## Brief
Every line in the data below from the one containing "filler_cell_count: 146" down to the one containing "grt_pass1_vias: 229", both included, must be retyped exactly; no other line is to appear.

**** Material for this exercise ****

`config.mk`:
```
export PLATFORM = sky130hd
export DESIGN_NAME = tcgb_ctrl
export DESIGN_NICKNAME = d
export VERILOG_FILES = /design/src/rtl/tcgb_pkg.sv /design/src/rtl/tcgb_ctrl.sv
export SDC_FILE = /design/constraint.sdc
export NUM_CORES = 1
export LEC_CHECK = 0
export BUFFER_PORTS_ARGS = -buffer_cell sky130_fd_sc_hd__buf_4
export CAP_MARGIN = 15
export CORE_AREA = 2 2 39 41
export CTS_CLUSTER_DIAMETER = 150
export CTS_CLUSTER_SIZE = 25
export DETAILED_ROUTE_END_ITERATION = 8
export DIE_AREA = 0 0 41 43
export PLACE_DENSITY_LB_ADDON = 0.12
export SLEW_MARGIN = 20
export SYNTH_ARGS = -nofsm -noshare
export SYNTH_HDL_FRONTEND = slang
export SYNTH_SLANG_ARGS = --single-unit
export TNS_END_PERCENT = 30
```
`constraint.sdc`:
```
create_clock -name clk -period 1.6 [get_ports clk]
set_input_delay 0.08 -clock clk [delete_from_list [all_inputs] [get_ports clk]]
set_output_delay 0.08 -clock clk [all_outputs]
set_load 0.02 [all_outputs]
```
`src/rtl/tcgb_pkg.sv`:
```
package tcgb_pkg;

	localparam logic [1:0] CMD_PRINT = 2'd0;
	localparam logic [1:0] CMD_SET_CURSOR = 2'd1;
	localparam logic [1:0] CMD_LOAD_FONT = 2'd2;

	localparam logic [1:0] FMT_565 = 2'd0;
	localparam logic [1:0] FMT_5551 = 2'd1;
	localparam logic [1:0] FMT_4444 = 2'd2;
	localparam logic [1:0] FMT_8888 = 2'd3;

	localparam logic [2:0] REG_ENABLE = 3'd0;
	localparam logic [2:0] REG_FG_COLOR = 3'd1;
	localparam logic [2:0] REG_BG_COLOR = 3'd2;
	localparam logic [2:0] REG_PIXEL_FORMAT = 3'd3;
	localparam logic [2:0] REG_LINE_STRIDE = 3'd4;
	localparam logic [2:0] REG_FRAME_BASE = 3'd5;

	localparam logic [7:0] CH_LF = 8'h0A;
	localparam logic [7:0] CH_CR = 8'h0D;
	localparam logic [7:0] CH_FIRST_PRINT = 8'h20;
	localparam logic [7:0] CH_LAST_PRINT = 8'h7E;
	localparam logic [7:0] CH_QMARK = 8'h3F;

	localparam logic [7:0] ROW_MAX = 8'hFF;
	localparam logic [10:0] DEFAULT_STRIDE = 11'd512;
	localparam logic [5:0] PIX_LAST = 6'd63;

	localparam logic [31:0] FG_RESET = 32'hFFFF_FFFF;
	localparam logic [31:0] BG_RESET = 32'hFF1A_1A1A;

	typedef struct packed {
		logic [31:0] fg_color;
		logic [31:0] bg_color;
		logic [1:0] pixel_format;
		logic [10:0] line_stride;
		logic [23:0] frame_base;
	} cfg_t;

	typedef struct packed {
		logic set_cursor;
		logic font_wr;
		logic newline;
		logic start;
		logic mul;
		logic line;
		logic emit;
	} ctl_cmd_t;

	typedef struct packed {
		logic is_nl;
		logic out_free;
		logic pix_last;
	} ctl_sts_t;

	function automatic logic [31:0] to_format(input logic [31:0] w, input logic [1:0] fmt);
		logic [31:0] res;
		case (fmt)
			FMT_565: res = {16'd0, w[23:19], w[15:10], w[7:3]};
			FMT_5551: res = {16'd0, |w[31:24], w[23:19], w[15:11], w[7:3]};
			FMT_4444: res = {16'd0, w[31:28], w[23:20], w[15:12], w[7:4]};
			default: res = w;
		endcase
		return res;
	endfunction

endpackage

```
`src/rtl/tcgb_ctrl.sv`:
```
module tcgb_ctrl (
	input  logic                clk,
	input  logic                arst_n,
	input  logic                in_valid,
	input  logic [1:0]          in_cmd,
	input  logic                enable,
	input  tcgb_pkg::ctl_sts_t  sts,
	output logic                in_ready,
	output tcgb_pkg::ctl_cmd_t  cmd
);

	localparam logic [1:0] ST_IDLE = 2'd0;
	localparam logic [1:0] ST_MUL = 2'd1;
	localparam logic [1:0] ST_LINE = 2'd2;
	localparam logic [1:0] ST_PIX = 2'd3;

	logic [1:0] state_q;
	logic [1:0] state_d;

	assign in_ready = (state_q == ST_IDLE);

	always_comb begin
		state_d = state_q;
		cmd = '0;
		case (state_q)
			ST_IDLE: begin
				if (in_valid) begin
					case (in_cmd)
						tcgb_pkg::CMD_SET_CURSOR: cmd.set_cursor = 1'b1;
						tcgb_pkg::CMD_LOAD_FONT: cmd.font_wr = 1'b1;
						tcgb_pkg::CMD_PRINT: begin
							if (enable) begin
								if (sts.is_nl) begin
									cmd.newline = 1'b1;
								end else begin
									cmd.start = 1'b1;
									state_d = ST_MUL;
								end
							end
						end
						default: ;
					endcase
				end
			end
			ST_MUL: begin
				cmd.mul = 1'b1;
				state_d = ST_LINE;
			end
			ST_LINE: begin
				cmd.line = 1'b1;
				state_d = ST_PIX;
			end
			ST_PIX: begin
				cmd.emit = sts.out_free;
				if (sts.out_free && sts.pix_last) begin
					state_d = ST_IDLE;
				end
			end
			default: state_d = ST_IDLE;
		endcase
	end

	always_ff @(posedge clk or negedge arst_n) begin
		if (!arst_n) begin
			state_q <= ST_IDLE;
		end else begin
			state_q <= state_d;
		end
	end

	a_start_reaches_pix: assert property (@(posedge clk) disable iff (!arst_n)
		cmd.start |=> ##2 (state_q == ST_PIX))
		else $error("print start did not reach pixel state");

	a_emit_only_in_pix: assert property (@(posedge clk) disable iff (!arst_n)
		cmd.emit |-> (!in_ready && sts.out_free))
		else $error("pixel emitted outside pixel state");

endmodule

```
==> impl_metrics.yaml <==
hold_path:
  hold_class: "input pin to asynchronous set/reset pin"
layout:
  fin_cells: 60
  top_register: "state_q"
  largest_reg_flops: 2
  drive_above_1_share: 0.682
  synthToLayoutAreaGrowth_pct: 94.1
  nNetsFinal: 60
  fin_area_sq_um: 454
  top_regs: "state_q: 2 flops"
  fin_util: 0.328
  filler_cell_count: 146
  antenna_cells: 0
clocking:
  cts_tree: "done"
  clk_pin_slew_ps: 30
  clkSinkCount: 2
  numCtsBuffers: 3
  clkLatencyLatePin_ps: 220
  htreeDepth: 1
  cts_max_path_buffers: 2
  cts-root-buf: "clkbuf_4"
grt:
  grt_max_degree: 6
  antenna_found_initial: 0
  track_usage: 0.0813
  grt_pass1_vias: 229
  grt_remaining_overflow: 0
  grt_pass1_wl_microns: 917
floorplanning:
  die_area_sq_um: 1760
  start_util: 0.169
  die_h_microns: 43
  num_rows: 14
  fp.dieW_microns: 41
  ios: 17
  core_area_sq_um: 1380
timing:
  hold_violations: 0
  setup-violations-final: 0
  fmax_ghz: 0.646
  final_max_slew_viol_count: 0
  worst_slack_ps: 52.8
  finalCritPeriodShare: 0.967
  slew_headroom: 0.757
  period_needed_ps: 1550
  skew_ps: 0.917
  rsz0062_at_grt: "true"
  worst_pin_slew_ps: 355
critical_path:
  worstPathRequired_ps: 1520
  crit_type: "register to primary output"
  cp.arrival_ps: 1470
  cp_max_fo: 4
  r2r_slack_ps: 120
  worstSetupStartpointType: "register"
  end_kind: "primary output"
synthesis:
  syn_nets: 36
  synth-seq-area-share: 0.214
  syn_inst: 22
  avgSynthCellArea_sq_um: 10.6
  ys_warn_count: 0
  syn_area_sq_um: 234
  synth_cell_types: 14
  ys_ff_latch: 2
routing:
  vias: 246
  ant_nets: 0
  drt_iter0_markers: 0
  first_pass_iters: 1
  vias_per_cell: 4.10
  drc_errors: 0
  drt-total-wl_microns: 658
  wire_per_inst_microns: 11.0
power:
  leakage_nw: 0.232
  ir_drop_mv: 0.695
  finalPower_uw: 707
  power.density_nw_per_um2: 1560
placed_design:
  portBuffers: 16
  place.gp.congestion: 0.620
  post-place-ws_ps: 84.5
  dp.cells: 54
  placed_cell_area_sq_um: 380
run:
  cap_violations: 0
run_status:
  status: "complete, no violations"
==> cells in the mapped netlist <==
| library cell | number | area share |
|---|---|---|
| a2111oi_0 | 1 | 0.037 |
| a21boi_1 | 1 | 0.032 |
| a21oi_1 | 1 | 0.021 |
| a221o_1 | 1 | 0.043 |
| and2_1 | 1 | 0.027 |
| and2_2 | 1 | 0.032 |
| and3b_1 | 1 | 0.037 |
| and4b_2 | 2 | 0.096 |
| dfrtp_1 | 2 | 0.21 |
| ha_1 | 5 | 0.27 |
| inv_1 | 3 | 0.048 |
| mux2_4 | 1 | 0.064 |
| nor4b_1 | 1 | 0.037 |
| or4b_1 | 1 | 0.043 |
==> kinds of logic (layout without fill, tap and decap cells) <==
kind of cell    Yosys count  in the layout  share of synthesized area
mux                       1              1                     0.0642
compound gates            4              4                      0.134
fa+ha+maj                 5              5                      0.267
flops                     2              2                      0.214
buf+inv                   3             25                     0.0481
simple gates              7              7                      0.273
==> critical path, stage by stage, from the launching register on <==
cell	delay, ps
dfrtp_1	410
inv_2	110
ha_4	150
and3b_2	190
nor4b_4	200
buf_4	180
==> per-stage QoR <==
stage	TNS (ps)	hold WS, ps
final	0	175
after global routing	-25.9	192
after CTS	0	170
after detailed placement	0	-136
after global placement	0	-135
after floorplan	0	-216
==> where the power goes <==
part / switching, mW / internal [mW]
logic: 0.231 / 0.251
registers: 0.0302 / 0.0807
clock network: 0.0305 / 0.0830
total: 0.292 / 0.415
==> final timing paths <==
| path | startpoint | end | cells past startpoint |
|---|---|---|---|
| hold reg to reg | state_q[1] | state_q[1] | 1 |
| min in group clk | in_cmd[1] | state_q[0] | 4 |
| max in group asynchronous | arst_n | state_q[0] | 2 |
| hold / removal | arst_n | state_q[1] | 2 |
| setup reg to reg | state_q[0] | state_q[1] | 4 |
| setup / recovery | state_q[1] | cmd[3] | 5 |
==> placed cells by master (no fill, tap or decap) <==
| cell | Yosys | final |
|---|---|---|
| a2111oi_0 | 1 | 1 |
| a21boi_1 | 1 | 1 |
| a21oi_1 | 1 | 1 |
| a221o_1 | 1 | 1 |
| and2_1 | 1 | 1 |
| and2_2 | 1 | 1 |
| and3b_2 | 0 | 1 |
| and4b_2 | 2 | 2 |
| buf_4 | 0 | 17 |
| buf_6 | 0 | 1 |
| clkbuf_4 | 0 | 3 |
| dfrtp_1 | 2 | 2 |
| dlygate4sd3_1 | 0 | 1 |
| ha_1 | 5 | 4 |
| ha_4 | 0 | 1 |
| inv_1 | 3 | 1 |
| inv_2 | 0 | 2 |
| mux2_4 | 1 | 1 |
| nor4b_4 | 0 | 1 |
| or4b_1 | 1 | 1 |
==> cell type report <==
class | instances | area (sq um) | share of cell area
Sequential cell | 2 | 50.0 | 0.110
Timing Repair Buffer | 19 | 149 | 0.328
Inverter | 3 | 11.3 | 0.0248
Clock buffer | 3 | 22.5 | 0.0496
Tap cell | 16 | 20.0 | 0.0441
Multi-Input combinational cell | 17 | 201 | 0.444
==> per-layer routing <==
metal	vias up	routed length, microns	GRT usage
met1	113	222	0.0836
li1	127	-	-
met2	6	379	0.125
met5	-	0	0
met3	0	56	0.0157
met4	0	0	0.0800
==> repair_timing <==
action,in CTS,in global routing
hold buffers,1,0
setup buffers,0,2
gates resized for setup,5,2
setup endpoints to repair,2,2
hold endpoints to repair,2,0
pin swaps,0,2
Power figures use the tool's default switching activity.
[config.mk]
export PLATFORM = sky130hd
export DESIGN_NAME = glmd_front
export DESIGN_NICKNAME = d
export VERILOG_FILES = /design/src/rtl/core/glmd_pkg.sv /design/src/rtl/core/glmd_front.sv
export SDC_FILE = /design/constraint.sdc
export NUM_CORES = 2
export LEC_CHECK = 0
export ABC_CLOCK_PERIOD_IN_PS = 30500
export BUFFER_PORTS_ARGS = -buffer_cell sky130_fd_sc_hd__buf_4
export CORE_MARGIN = 2
export CORE_UTILIZATION = 35
export CTS_BUF_LIST = sky130_fd_sc_hd__clkbuf_8 sky130_fd_sc_hd__clkbuf_16
export CTS_CLUSTER_SIZE = 28
export DETAILED_ROUTE_END_ITERATION = 10
export PLACE_DENSITY_LB_ADDON = 0.25
export SETUP_SLACK_MARGIN = 0.5
export SYNTH_ARGS = -nofsm -noshare
export SYNTH_HDL_FRONTEND = slang
export SYNTH_SLANG_ARGS = --single-unit
[constraint.sdc]
create_clock -name clk -period 30.5 [get_ports clk]
set_input_delay 3.05 -clock clk [delete_from_list [all_inputs] [get_ports clk]]
set_output_delay 3.05 -clock clk [all_outputs]
set_load 0.1 [all_outputs]
==> config.mk <==
export PLATFORM = sky130hd
export DESIGN_NAME = irr_ctrl
export DESIGN_NICKNAME = d
export VERILOG_FILES = /design/src/rtl/irr_pkg.sv /design/src/rtl/irr_ctrl.sv
export SDC_FILE = /design/constraint.sdc
export NUM_CORES = 1
export LEC_CHECK = 0
export BUFFER_PORTS_ARGS = -buffer_cell sky130_fd_sc_hd__buf_4
export CORE_AREA = 8 8 45 47
export CTS_CLUSTER_SIZE = 12
export DETAILED_ROUTE_END_ITERATION = 8
export DIE_AREA = 0 0 53 55
export GPL_TIMING_DRIVEN = 0
export PLACE_DENSITY = 0.39
export SETUP_SLACK_MARGIN = 0.3
export SLEW_MARGIN = 20
export SYNTH_ARGS = -nofsm -noshare
export SYNTH_HDL_FRONTEND = slang
export SYNTH_SLANG_ARGS = --single-unit
==> constraint.sdc <==
create_clock -name i_clk -period 1.1 [get_ports i_clk]
set_input_delay 0.055 -clock i_clk [delete_from_list [all_inputs] [get_ports i_clk]]
set_output_delay 0.055 -clock i_clk [all_outputs]
set_load 0.005 [all_outputs]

****

## Solution for this task
  filler_cell_count: 146
  antenna_cells: 0
clocking:
  cts_tree: "done"
  clk_pin_slew_ps: 30
  clkSinkCount: 2
  numCtsBuffers: 3
  clkLatencyLatePin_ps: 220
  htreeDepth: 1
  cts_max_path_buffers: 2
  cts-root-buf: "clkbuf_4"
grt:
  grt_max_degree: 6
  antenna_found_initial: 0
  track_usage: 0.0813
  grt_pass1_vias: 229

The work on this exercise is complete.